The neural network of people heard voices and painted their portraits

Recently, neural networks surprise their skills - Could you ten years ago to believe that the computer can "revive" the portraits of Marilyn Monroe and Dostoevsky? Prepare to be surprised on because researchers from the Massachusetts Institute of Technology have created a neural network Speech2Face, which is able to paint portraits of people just listen to their voices. The technology is still far from ideal, but its ability to determine the gender, nationality and age of the person is impressive.

To train the neural network used AVSpeech set with millions of short videos with thousands of people speaking.
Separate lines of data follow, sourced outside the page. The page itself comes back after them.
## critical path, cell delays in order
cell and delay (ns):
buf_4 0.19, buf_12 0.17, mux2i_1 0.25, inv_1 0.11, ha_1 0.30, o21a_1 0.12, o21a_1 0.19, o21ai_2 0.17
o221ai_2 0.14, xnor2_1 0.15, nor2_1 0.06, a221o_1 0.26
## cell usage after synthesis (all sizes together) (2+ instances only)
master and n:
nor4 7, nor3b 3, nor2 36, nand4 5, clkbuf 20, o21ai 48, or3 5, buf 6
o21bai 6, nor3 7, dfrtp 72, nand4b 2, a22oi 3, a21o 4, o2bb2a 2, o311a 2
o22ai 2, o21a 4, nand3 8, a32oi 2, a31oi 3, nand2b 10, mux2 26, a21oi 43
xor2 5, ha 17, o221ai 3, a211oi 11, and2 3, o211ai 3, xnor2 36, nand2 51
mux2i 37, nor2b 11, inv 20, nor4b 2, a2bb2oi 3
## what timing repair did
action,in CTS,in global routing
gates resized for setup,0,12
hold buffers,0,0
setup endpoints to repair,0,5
$ cat src/hdl/lct_consts.svh
`ifndef LCT_CONSTS_SVH
`define LCT_CONSTS_SVH

// Register offsets on the serial port
`define LCT_ADDR_LINE_CFG_B 7'h11
`define LCT_ADDR_PERIOD_A 7'h12
`define LCT_ADDR_PERIOD_B 7'h13

// Reset values
`define LCT_RST_LINE_CFG_B 8'h00
`define LCT_RST_PERIOD 8'h00

// Line configuration field positions
`define LCT_BIT_THRESHOLD 7
`define LCT_BIT_DIRECTION 6
`define LCT_BIT_LEVEL_HI 5
`define LCT_BIT_LEVEL_LO 4
`define LCT_BIT_OD_POLARITY 3
`define LCT_BIT_TOPOLOGY 2
`define LCT_BIT_DRV_OFF 1
`define LCT_BIT_FILTER 0

// Period register field positions
`define LCT_BIT_BASE_HI 7
`define LCT_BIT_BASE_LO 6
`define LCT_BIT_MULT_HI 5
`define LCT_BIT_MULT_LO 0

// Period arithmetic, in 0.1 ms ticks
`define LCT_BASE01_OFFSET 11'h040
`define LCT_BASE10_OFFSET 11'h140
`define LCT_BASE01_SHIFT 2
`define LCT_BASE10_SHIFT 4

// Timing
`define LCT_CLK_PERIOD_NS 10
`define LCT_FILTER_TIME_NS 1300
`define LCT_FILTER_CYCLES ((`LCT_FILTER_TIME_NS + `LCT_CLK_PERIOD_NS - 1) / `LCT_CLK_PERIOD_NS)
`define LCT_TICK_TIME_NS 100000
`define LCT_TICK_CYCLES (`LCT_TICK_TIME_NS / `LCT_CLK_PERIOD_NS)

// Serial frame layout
`define LCT_FRAME_BITS 16
`define LCT_CMD_READ_BIT 7

`endif

$ cat src/hdl/lct_pkg.sv
package lct_pkg;

   // Line configuration, laid out as the register bits 7..0
   typedef struct packed {
      logic threshold_class_sel;
      logic current_direction_sel;
      logic [1:0] current_level_sel;
      logic open_drain_polarity;
      logic driver_topology_sel;
      logic line_driver_off;
      logic burst_filter_on;
   } lct_line_cfg_s;

   // Cycle period register, time-base code over multiplier
   typedef struct packed {
      logic [1:0] base;
      logic [5:0] mult;
   } lct_period_s;

   // Serial port frame phases
   typedef enum logic [2:0] {
      LCT_SPI_CMD = 3'b001,
      LCT_SPI_DATA = 3'b010,
      LCT_SPI_DONE = 3'b100
   } lct_spi_state_e;

endpackage : lct_pkg

$ cat src/hdl/lct_line_cfg_regs.sv
// Overview of operation
// - Bit 7 picks type 1 or 2/3 thresholds.
// - Bit 6 picks current source or sink.
// - Bits 5:4 pick off/5mA/2mA/150uA.
// - Bit 3 NPN/PNP, ignored in push-pull.
// - Bit 2 picks push-pull or open-drain.
// - Bit 1 disables driver, line floats.
// - Bit 0 enables 1.3us receiver glitch filter.
// - Period register: base 7:6, multiplier 5:0.
// - Base 00: multiplier times 0.1ms.
// - Base 01: 6.4ms plus multiplier times 0.4ms.
// - Base 10: 32ms plus multiplier times 1.6ms.
// - Channel B has its own period register.
`timescale 1ns/10ps
`include "lct_consts.svh"

module lct_line_cfg_regs #(
   parameter int TICK_CYCLES = `LCT_TICK_CYCLES,
   parameter int FILTER_CYCLES = `LCT_FILTER_CYCLES
) (
   input wire logic core_clk_i,
   input wire logic rstn_i,
   input wire logic spi_sclk_i,
   input wire logic spi_csn_i,
   input wire logic spi_mosi_i,
   output logic spi_miso_o,
   output logic spi_miso_oe_o,
   input wire logic period_timer_on_a_i,
   input wire logic period_timer_on_b_i,
   output logic [1:0] cycle_start_o,
   input wire logic tx_data_b_i,
   input wire logic line_pin_b_i,
   output logic line_pin_b_o,
   output logic line_pin_b_oe_o,
   output logic rx_data_b_o,
   output lct_pkg::lct_line_cfg_s line_cfg_b_o
);

   // Period of one register setting in 0.1 ms ticks; zero means no period
   function automatic logic [10:0] lct_period_ticks(input lct_pkg::lct_period_s p);
      logic [10:0] m;
      m = {5'h00, p.mult};
      unique case (p.base)
         2'b00: lct_period_ticks = m;
         2'b01: lct_period_ticks = `LCT_BASE01_OFFSET + (m << `LCT_BASE01_SHIFT);
         2'b10: lct_period_ticks = `LCT_BASE10_OFFSET + (m << `LCT_BASE10_SHIFT);
         default: lct_period_ticks = 11'h000;
      endcase
   endfunction : lct_period_ticks

   // Synchroniser stages for the serial pins
   logic sclk_s1_q, sclk_s2_q, sclk_s3_q;
   logic csn_s1_q, csn_s2_q;
   logic mosi_s1_q, mosi_s2_q;
   // Synchroniser stages for the line receiver
   logic rx_s1_q, rx_s2_q;
   // Frame state
   lct_pkg::lct_spi_state_e spi_state_q;
   logic [3:0] bit_cnt_q;
   logic [6:0] shift_in_q;
   logic [7:0] cmd_q;
   logic [7:0] rd_shift_q;
   // Register contents
   lct_pkg::lct_period_s period_q [2];
   // Glitch filter counter
   logic [7:0] filt_cnt_q;
   // Tick divider
   logic [15:0] tick_cnt_q;
   logic tick_q;
   // Decoded strobes
   logic sclk_rise, sclk_fall, wr_fire, rd_fire;
   logic [7:0] wr_data;
   logic [7:0] rd_data;

   // Edge detection uses only the second and third stages
   assign sclk_rise = sclk_s2_q & ~sclk_s3_q;
   assign sclk_fall = ~sclk_s2_q & sclk_s3_q;
   assign wr_data = {shift_in_q, mosi_s2_q};
   assign wr_fire = sclk_rise & ~csn_s2_q & (spi_state_q == lct_pkg::LCT_SPI_DATA)
      & (bit_cnt_q == 4'hf) & ~cmd_q[`LCT_CMD_READ_BIT];
   assign rd_fire = sclk_rise & ~csn_s2_q & (spi_state_q == lct_pkg::LCT_SPI_CMD) & (bit_cnt_q == 4'h7);

   // Read mux; unmapped addresses read zero
   always_comb begin
      unique case (wr_data[6:0])
         `LCT_ADDR_LINE_CFG_B: rd_data = line_cfg_b_o;
         `LCT_ADDR_PERIOD_A: rd_data = period_q[0];
         `LCT_ADDR_PERIOD_B: rd_data = period_q[1];
         default: rd_data = 8'h00;
      endcase
   end

   // Two-stage synchronisers for the pin inputs; sclk has a third stage for edge detection
   always_ff @(posedge core_clk_i or negedge rstn_i) begin
      if (!rstn_i) begin
         sclk_s1_q <= 1'b0;
         sclk_s2_q <= 1'b0;
         sclk_s3_q <= 1'b0;
         csn_s1_q <= 1'b1;
         csn_s2_q <= 1'b1;
         mosi_s1_q <= 1'b0;
         mosi_s2_q <= 1'b0;
         rx_s1_q <= 1'b0;
         rx_s2_q <= 1'b0;
      end else begin
         sclk_s1_q <= spi_sclk_i;
         sclk_s2_q <= sclk_s1_q;
         sclk_s3_q <= sclk_s2_q;
         csn_s1_q <= spi_csn_i;
         csn_s2_q <= csn_s1_q;
         mosi_s1_q <= spi_mosi_i;
         mosi_s2_q <= mosi_s1_q;
         rx_s1_q <= line_pin_b_i;
         rx_s2_q <= rx_s1_q;
      end
   end

   // Frame sequencer: command byte, then data byte
   always_ff @(posedge core_clk_i or negedge rstn_i) begin
      if (!rstn_i) begin
         spi_state_q <= lct_pkg::LCT_SPI_CMD;
         bit_cnt_q <= 4'h0;
         shift_in_q <= 7'h00;
         cmd_q <= 8'h00;
      end else if (csn_s2_q) begin
         // Deselect restarts the frame
         spi_state_q <= lct_pkg::LCT_SPI_CMD;
         bit_cnt_q <= 4'h0;
      end else if (sclk_rise) begin
         shift_in_q <= wr_data[6:0];
         bit_cnt_q <= bit_cnt_q + 4'h1;
         unique case (spi_state_q)
            lct_pkg::LCT_SPI_CMD: begin
               if (bit_cnt_q == 4'h7) begin
                  cmd_q <= wr_data;
                  spi_state_q <= lct_pkg::LCT_SPI_DATA;
               end
            end
            lct_pkg::LCT_SPI_DATA: begin
               if (bit_cnt_q == 4'hf) begin
                  spi_state_q <= lct_pkg::LCT_SPI_DONE;
               end
            end
            lct_pkg::LCT_SPI_DONE: begin
               // Extra clocks are ignored until deselect
               bit_cnt_q <= bit_cnt_q;
            end
         endcase
      end
   end

   // Read data shifter, launched on falling clock edges
   always_ff @(posedge core_clk_i or negedge rstn_i) begin
      if (!rstn_i) begin
         rd_shift_q <= 8'h00;
         spi_miso_o <= 1'b0;
         spi_miso_oe_o <= 1'b0;
      end else if (csn_s2_q) begin
         spi_miso_oe_o <= 1'b0;
         spi_miso_o <= 1'b0;
      end else if (rd_fire) begin
         rd_shift_q <= rd_data;
         spi_miso_oe_o <= wr_data[`LCT_CMD_READ_BIT];
      end else if (sclk_fall && spi_state_q == lct_pkg::LCT_SPI_DATA) begin
         spi_miso_o <= rd_shift_q[7];
         rd_shift_q <= {rd_shift_q[6:0], 1'b0};
      end
   end

   always_ff @(posedge core_clk_i or negedge rstn_i) begin
      if (!rstn_i) begin
         line_cfg_b_o <= `LCT_RST_LINE_CFG_B;
         period_q[0] <= `LCT_RST_PERIOD;
         period_q[1] <= `LCT_RST_PERIOD;
      end else if (wr_fire) begin
         unique case (cmd_q[6:0])
            `LCT_ADDR_LINE_CFG_B: line_cfg_b_o <= wr_data;
            `LCT_ADDR_PERIOD_A: period_q[0] <= wr_data;
            `LCT_ADDR_PERIOD_B: period_q[1] <= wr_data;
            default: line_cfg_b_o <= line_cfg_b_o;
         endcase
      end
   end

   // Line driver; threshold, direction and level leave as line_cfg_b_o
   // threshold class output
   always_ff @(posedge core_clk_i or negedge rstn_i) begin
      if (!rstn_i) begin
         line_pin_b_o <= 1'b0;
         line_pin_b_oe_o <= 1'b0;
      end else if (line_cfg_b_o.line_driver_off) begin
         line_pin_b_o <= 1'b0;
         line_pin_b_oe_o <= 1'b0;
      end else if (line_cfg_b_o.driver_topology_sel) begin
         line_pin_b_o <= tx_data_b_i;
         line_pin_b_oe_o <= 1'b1;
      end else if (line_cfg_b_o.open_drain_polarity) begin
         line_pin_b_o <= 1'b0;
         line_pin_b_oe_o <= ~tx_data_b_i;
      end else begin
         line_pin_b_o <= 1'b1;
         line_pin_b_oe_o <= tx_data_b_i;
      end
   end

   // Receiver glitch filter: level must hold for the filter time
   always_ff @(posedge core_clk_i or negedge rstn_i) begin
      if (!rstn_i) begin
         rx_data_b_o <= 1'b0;
         filt_cnt_q <= 8'h00;
      end else if (!line_cfg_b_o.burst_filter_on) begin
         rx_data_b_o <= rx_s2_q;
         filt_cnt_q <= 8'h00;
      end else if (rx_s2_q == rx_data_b_o) begin
         filt_cnt_q <= 8'h00;
      end else if (filt_cnt_q == 8'(FILTER_CYCLES - 1)) begin
         rx_data_b_o <= rx_s2_q;
         filt_cnt_q <= 8'h00;
      end else begin
         filt_cnt_q <= filt_cnt_q + 8'h01;
      end
   end

   // 0.1 ms tick divider
   always_ff @(posedge core_clk_i or negedge rstn_i) begin
      if (!rstn_i) begin
         tick_cnt_q <= 16'h0000;
         tick_q <= 1'b0;
      end else if (tick_cnt_q == 16'(TICK_CYCLES - 1)) begin
         tick_cnt_q <= 16'h0000;
         tick_q <= 1'b1;
      end else begin
         tick_cnt_q <= tick_cnt_q + 16'h0001;
         tick_q <= 1'b0;
      end
   end

   // Per-channel cycle timers
   logic [1:0] timer_on;
   assign timer_on = {period_timer_on_b_i, period_timer_on_a_i};

   generate
      for (genvar ch = 0; ch < 2; ch++) begin : g_timer
         logic [10:0] cnt_q;
         logic [10:0] period;
         assign period = lct_period_ticks(period_q[ch]);

         always_ff @(posedge core_clk_i or negedge rstn_i) begin
            if (!rstn_i) begin
               cnt_q <= 11'h000;
               cycle_start_o[ch] <= 1'b0;
            end else if (!timer_on[ch] || period == 11'h000) begin
               cnt_q <= 11'h000;
               cycle_start_o[ch] <= 1'b0;
            end else if (tick_q && cnt_q >= period - 11'h001) begin
               cnt_q <= 11'h000;
               cycle_start_o[ch] <= 1'b1;
            end else begin
               cnt_q <= cnt_q + {10'h000, tick_q};
               cycle_start_o[ch] <= 1'b0;
            end
         end
      end
   endgenerate

   // Helper: cycles since the last channel A pulse
   logic [23:0] gap_q;
   always_ff @(posedge core_clk_i or negedge rstn_i) begin
      if (!rstn_i) begin
         gap_q <= 24'h00_0000;
      end else if (cycle_start_o[0] || !timer_on[0]) begin
         gap_q <= 24'h00_0000;
      end else begin
         gap_q <= gap_q + 24'h00_0001;
      end
   end

   // Helper: armed after one channel A pulse, so only whole periods are judged
   logic gap_arm_q;
   always_ff @(posedge core_clk_i or negedge rstn_i) begin
      if (!rstn_i) begin
         gap_arm_q <= 1'b0;
      end else if (!timer_on[0] || (wr_fire && cmd_q[6:0] == `LCT_ADDR_PERIOD_A)) begin
         // Enable edge or new setting: the next gap may be partial
         gap_arm_q <= 1'b0;
      end else if (cycle_start_o[0]) begin
         gap_arm_q <= 1'b1;
      end
   end
endmodule : lct_line_cfg_regs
Tracks with video and sound are separated, so that the system was able to study each type of material as much detail. At the first stage, VGG-Face algorithm studied video fragments and creating portraits of people appearing to them from the front and a neutral facial expression. Another part of the algorithm studied voice spectrogram obtained and put on the portraits of additional changes - in the end get a rough picture of each person talking.

A neural network for creating portraits on the basis of voice - is already a reality

If you compare a person's face from the video and the proposed algorithm option, you can find a lot of differences. However, the researchers claim that they initially did not want to create the most similar portrait of a man - to the tone and intonation of the human voice influenced by many factors, so ideal result they would not have received. But the neural network copes with the fact that it is important to researchers, namely from the precise definition of gender, nationality and age.

The authors noted that at this point the algorithm is weak in determining age, but they are able to improve the accuracy. It was also found that the algorithm is better recreates face with European and Asian appearance, but this is due only to the fact that the training videos were not equal to the number of persons of different nationalities.

Why do we need a neural network?

The same can be useful this technology in the future? Alternatively, using it ever can be created by the service where the virtual user avatar is created automatically on the basis of his voice. The new research also carries great scientific benefit - to study data, scientists can find a relationship between a person's appearance and his voice. Listen to the voice and look at their portraits can be recreated based on the project's website.